A: I was born into a Bengali family. Both my parents were professors and our home atmosphere was a melting pot of cultures. So from early on I was introduced to Rabindranath and the Grimm Brothers. As I grew up I allowed myself to be transported to the magical world of words. And with this attraction I created a second world semi darkened with flashes of light and colour. Being an only child I took refuge behind bookshelves and they were my Coral Island. My uncle Manindra Ray was a Sahitya Akademi award winner in poetry and when he visited our home, which was quite frequent , he talked about poets both national and beyond and created an interest in me. So I grew up in an atmosphere of not only Rabindranath, Toru Dutta or Satyajit Ray but a world where Camus debated with Satre and Tukaram with Homer.
Q: The mechanism of the evolvement of a woman poet is perhaps different from her counter part (male poet). What has been your perspective towards life in different periods of life as a woman poet?
A: I was brought up in a liberal atmosphere so the sense of being dominated by male gaze was out of the question.
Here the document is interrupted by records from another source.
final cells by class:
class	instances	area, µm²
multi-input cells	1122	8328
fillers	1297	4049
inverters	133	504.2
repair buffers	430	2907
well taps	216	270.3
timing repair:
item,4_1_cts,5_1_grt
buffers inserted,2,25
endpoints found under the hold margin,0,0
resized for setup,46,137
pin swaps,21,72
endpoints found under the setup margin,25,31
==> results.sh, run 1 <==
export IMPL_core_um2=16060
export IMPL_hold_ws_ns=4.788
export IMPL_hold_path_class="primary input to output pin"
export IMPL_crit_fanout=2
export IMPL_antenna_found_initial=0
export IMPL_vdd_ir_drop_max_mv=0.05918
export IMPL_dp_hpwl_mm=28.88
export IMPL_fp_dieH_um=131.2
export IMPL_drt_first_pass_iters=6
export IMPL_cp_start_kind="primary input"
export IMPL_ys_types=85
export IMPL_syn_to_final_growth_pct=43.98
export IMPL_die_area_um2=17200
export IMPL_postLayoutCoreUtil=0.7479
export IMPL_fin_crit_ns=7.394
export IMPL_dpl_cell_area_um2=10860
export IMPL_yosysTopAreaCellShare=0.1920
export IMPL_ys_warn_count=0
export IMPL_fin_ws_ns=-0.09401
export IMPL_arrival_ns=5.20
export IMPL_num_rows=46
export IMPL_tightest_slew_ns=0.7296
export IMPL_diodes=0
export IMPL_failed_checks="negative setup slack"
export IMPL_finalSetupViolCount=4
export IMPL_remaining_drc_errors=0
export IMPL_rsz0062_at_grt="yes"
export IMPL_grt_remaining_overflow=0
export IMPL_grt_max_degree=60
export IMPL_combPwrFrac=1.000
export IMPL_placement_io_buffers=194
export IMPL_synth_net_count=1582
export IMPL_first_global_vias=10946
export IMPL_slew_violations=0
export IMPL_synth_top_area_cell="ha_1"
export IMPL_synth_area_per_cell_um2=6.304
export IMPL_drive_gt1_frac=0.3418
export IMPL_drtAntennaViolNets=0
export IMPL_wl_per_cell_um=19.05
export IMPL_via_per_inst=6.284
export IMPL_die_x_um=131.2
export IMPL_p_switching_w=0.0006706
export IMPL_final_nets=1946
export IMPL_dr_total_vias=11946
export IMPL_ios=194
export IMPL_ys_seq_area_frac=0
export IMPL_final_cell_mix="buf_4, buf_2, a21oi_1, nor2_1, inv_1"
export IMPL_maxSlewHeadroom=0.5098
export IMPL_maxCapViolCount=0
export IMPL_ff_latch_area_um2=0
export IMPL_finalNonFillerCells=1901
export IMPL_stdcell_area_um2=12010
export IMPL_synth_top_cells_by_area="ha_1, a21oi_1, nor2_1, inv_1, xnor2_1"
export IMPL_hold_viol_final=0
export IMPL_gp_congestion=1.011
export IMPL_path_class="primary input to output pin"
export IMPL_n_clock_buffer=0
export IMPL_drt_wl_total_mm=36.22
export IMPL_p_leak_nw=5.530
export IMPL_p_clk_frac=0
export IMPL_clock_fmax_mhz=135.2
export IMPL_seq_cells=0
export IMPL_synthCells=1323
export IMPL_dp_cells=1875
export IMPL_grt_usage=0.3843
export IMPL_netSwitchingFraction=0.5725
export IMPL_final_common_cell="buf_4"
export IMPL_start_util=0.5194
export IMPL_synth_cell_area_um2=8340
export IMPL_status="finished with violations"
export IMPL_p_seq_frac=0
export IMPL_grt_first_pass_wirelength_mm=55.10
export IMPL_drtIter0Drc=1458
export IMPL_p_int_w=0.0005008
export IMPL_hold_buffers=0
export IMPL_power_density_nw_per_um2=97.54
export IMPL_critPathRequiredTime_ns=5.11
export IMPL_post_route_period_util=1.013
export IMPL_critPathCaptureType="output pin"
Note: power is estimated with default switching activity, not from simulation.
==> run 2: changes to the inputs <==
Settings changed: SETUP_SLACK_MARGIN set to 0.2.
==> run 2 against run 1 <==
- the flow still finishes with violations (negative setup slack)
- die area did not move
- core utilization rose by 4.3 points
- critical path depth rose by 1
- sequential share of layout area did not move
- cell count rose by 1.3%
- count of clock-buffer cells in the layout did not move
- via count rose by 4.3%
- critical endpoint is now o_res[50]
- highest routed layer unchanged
At home we were all equals. So when I was, say in my teens I didn’t think of any gazes. But as I grew older, to be feminine meant to me more a perspective and less a biological destiny. I believe we have robbed the world of its feminine face of compassion, love of life, of people.
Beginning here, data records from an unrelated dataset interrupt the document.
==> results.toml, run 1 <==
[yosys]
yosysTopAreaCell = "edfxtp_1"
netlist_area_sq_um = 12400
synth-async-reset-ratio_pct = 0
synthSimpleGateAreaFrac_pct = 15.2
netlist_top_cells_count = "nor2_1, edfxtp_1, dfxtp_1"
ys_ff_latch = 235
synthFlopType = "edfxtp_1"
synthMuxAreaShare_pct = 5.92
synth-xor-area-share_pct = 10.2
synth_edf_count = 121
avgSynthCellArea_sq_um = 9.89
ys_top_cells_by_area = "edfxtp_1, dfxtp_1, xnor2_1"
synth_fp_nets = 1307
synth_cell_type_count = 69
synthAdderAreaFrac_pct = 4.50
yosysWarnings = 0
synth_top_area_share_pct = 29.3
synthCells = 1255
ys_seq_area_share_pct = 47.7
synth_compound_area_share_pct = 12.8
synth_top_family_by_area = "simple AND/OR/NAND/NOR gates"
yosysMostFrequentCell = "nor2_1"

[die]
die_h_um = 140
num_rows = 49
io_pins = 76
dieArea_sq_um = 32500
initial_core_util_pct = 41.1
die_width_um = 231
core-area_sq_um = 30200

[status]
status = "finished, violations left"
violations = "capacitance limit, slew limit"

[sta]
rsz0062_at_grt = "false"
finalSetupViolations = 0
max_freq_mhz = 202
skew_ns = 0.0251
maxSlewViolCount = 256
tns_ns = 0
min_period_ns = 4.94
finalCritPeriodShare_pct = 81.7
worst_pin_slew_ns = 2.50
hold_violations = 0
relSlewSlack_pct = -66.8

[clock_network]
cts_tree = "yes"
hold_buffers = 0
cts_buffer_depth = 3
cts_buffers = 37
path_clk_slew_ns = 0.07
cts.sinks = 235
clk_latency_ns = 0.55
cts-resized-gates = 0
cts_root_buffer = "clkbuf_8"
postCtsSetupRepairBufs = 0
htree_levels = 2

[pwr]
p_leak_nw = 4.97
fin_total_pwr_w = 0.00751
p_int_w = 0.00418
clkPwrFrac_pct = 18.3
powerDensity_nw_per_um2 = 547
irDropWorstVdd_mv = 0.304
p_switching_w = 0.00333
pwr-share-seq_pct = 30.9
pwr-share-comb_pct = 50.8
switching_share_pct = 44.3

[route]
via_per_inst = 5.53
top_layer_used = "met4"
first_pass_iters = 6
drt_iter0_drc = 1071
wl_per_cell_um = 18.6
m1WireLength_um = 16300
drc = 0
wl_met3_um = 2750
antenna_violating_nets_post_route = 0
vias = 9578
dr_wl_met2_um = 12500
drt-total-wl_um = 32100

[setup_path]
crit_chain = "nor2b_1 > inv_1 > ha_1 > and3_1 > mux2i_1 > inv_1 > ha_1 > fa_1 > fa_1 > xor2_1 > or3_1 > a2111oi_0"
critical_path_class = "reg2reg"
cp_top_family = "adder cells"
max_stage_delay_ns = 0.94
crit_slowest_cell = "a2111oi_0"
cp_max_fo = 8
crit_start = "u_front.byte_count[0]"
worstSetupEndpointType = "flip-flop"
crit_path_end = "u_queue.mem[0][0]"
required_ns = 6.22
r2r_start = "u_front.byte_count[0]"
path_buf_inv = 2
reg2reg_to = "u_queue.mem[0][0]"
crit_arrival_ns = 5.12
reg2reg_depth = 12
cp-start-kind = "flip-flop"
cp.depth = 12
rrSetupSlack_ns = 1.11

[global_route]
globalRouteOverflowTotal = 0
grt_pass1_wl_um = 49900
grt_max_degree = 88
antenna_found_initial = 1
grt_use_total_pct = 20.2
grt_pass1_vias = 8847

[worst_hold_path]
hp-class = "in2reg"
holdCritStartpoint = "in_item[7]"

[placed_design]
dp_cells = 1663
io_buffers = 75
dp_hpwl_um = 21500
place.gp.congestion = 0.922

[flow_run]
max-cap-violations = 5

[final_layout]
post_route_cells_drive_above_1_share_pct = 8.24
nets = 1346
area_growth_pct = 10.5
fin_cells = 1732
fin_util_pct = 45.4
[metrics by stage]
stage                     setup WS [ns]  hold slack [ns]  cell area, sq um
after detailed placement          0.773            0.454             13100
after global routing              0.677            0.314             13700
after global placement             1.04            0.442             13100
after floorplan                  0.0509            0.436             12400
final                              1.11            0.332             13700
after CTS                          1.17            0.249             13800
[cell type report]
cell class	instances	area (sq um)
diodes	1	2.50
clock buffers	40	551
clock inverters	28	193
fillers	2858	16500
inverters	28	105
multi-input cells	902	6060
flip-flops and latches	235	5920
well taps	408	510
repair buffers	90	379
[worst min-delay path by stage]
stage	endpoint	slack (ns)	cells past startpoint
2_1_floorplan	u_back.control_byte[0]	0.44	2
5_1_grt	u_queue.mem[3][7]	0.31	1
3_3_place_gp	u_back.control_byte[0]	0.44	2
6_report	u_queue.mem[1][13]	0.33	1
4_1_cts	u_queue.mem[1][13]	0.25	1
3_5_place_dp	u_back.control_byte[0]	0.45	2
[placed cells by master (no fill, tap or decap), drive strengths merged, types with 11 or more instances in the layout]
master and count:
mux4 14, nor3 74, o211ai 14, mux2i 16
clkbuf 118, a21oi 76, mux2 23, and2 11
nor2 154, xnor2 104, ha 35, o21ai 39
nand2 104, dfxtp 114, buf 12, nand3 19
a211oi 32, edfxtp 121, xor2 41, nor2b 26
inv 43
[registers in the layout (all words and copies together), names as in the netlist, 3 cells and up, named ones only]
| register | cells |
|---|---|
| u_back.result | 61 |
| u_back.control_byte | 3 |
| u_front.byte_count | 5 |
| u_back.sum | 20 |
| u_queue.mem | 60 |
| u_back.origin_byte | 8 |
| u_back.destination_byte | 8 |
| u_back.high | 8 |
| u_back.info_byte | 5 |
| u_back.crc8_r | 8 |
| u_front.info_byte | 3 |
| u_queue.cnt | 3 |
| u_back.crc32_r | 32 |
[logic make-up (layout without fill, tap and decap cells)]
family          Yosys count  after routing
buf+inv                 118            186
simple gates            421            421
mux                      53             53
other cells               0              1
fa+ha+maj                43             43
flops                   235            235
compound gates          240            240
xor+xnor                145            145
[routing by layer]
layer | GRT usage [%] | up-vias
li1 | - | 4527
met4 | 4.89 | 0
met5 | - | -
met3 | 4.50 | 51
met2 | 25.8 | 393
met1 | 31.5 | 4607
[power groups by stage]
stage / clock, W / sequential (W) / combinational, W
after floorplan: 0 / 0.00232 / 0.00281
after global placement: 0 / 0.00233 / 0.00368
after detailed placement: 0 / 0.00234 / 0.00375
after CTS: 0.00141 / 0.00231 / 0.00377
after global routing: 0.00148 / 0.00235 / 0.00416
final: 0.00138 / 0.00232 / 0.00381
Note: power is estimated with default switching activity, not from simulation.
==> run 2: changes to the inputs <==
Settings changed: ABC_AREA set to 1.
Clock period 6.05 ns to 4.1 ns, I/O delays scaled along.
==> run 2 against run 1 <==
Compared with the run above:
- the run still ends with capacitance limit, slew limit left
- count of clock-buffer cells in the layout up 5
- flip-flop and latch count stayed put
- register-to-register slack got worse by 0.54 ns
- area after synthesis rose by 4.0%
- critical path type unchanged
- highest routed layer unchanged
Q: Poets, time and again voice against some social evils. Do you find any contemporary evil against which you are compelled to fight?
A: It’s very difficult to answer this question because there are so many kinds of injustice and in a peculiar way one is related to the other. Obviously I am against inequality, trafficking of women and children, foeticide… the list can go on and on. What I want to say is that anything that reduces a human to a sub human, I am against. Definitely I am on the other side of the pole with people who have the calling cards-nationalism, terrorism, cruise missiles. Just think what they can do, probably change our familiar world into unfamiliar in a blink.
Q: In this time of cultural globalization, international terrorism, domestic naxalism, caste, religious and gender chauvinism what do you think is the role of a poet?
A: Really, I have no idea nor do I want to give sermon from mount Olympus. All I can say about myself and my mode of protest is through writing. I am not an activist.
Q: Somewhere I have read that your husband is a painter, you have even brought out a CD combining poetry and music, you have also written about art. What kind of connection do you find among art, poetry and music?
A: Yes, my husband, Sudhangsu is a painter. We both share a deep love of colours and forms and it is very similar to poetry .Only here the words are colours and these very words create the form. The end result is like music. I believe each painting or poetry is music in another form. Sounds are complex but it is actually not so. Each painting is a poetry grafted on music. Each poem is a canvas, monochromatic or otherwise, carrying a subterranean tune.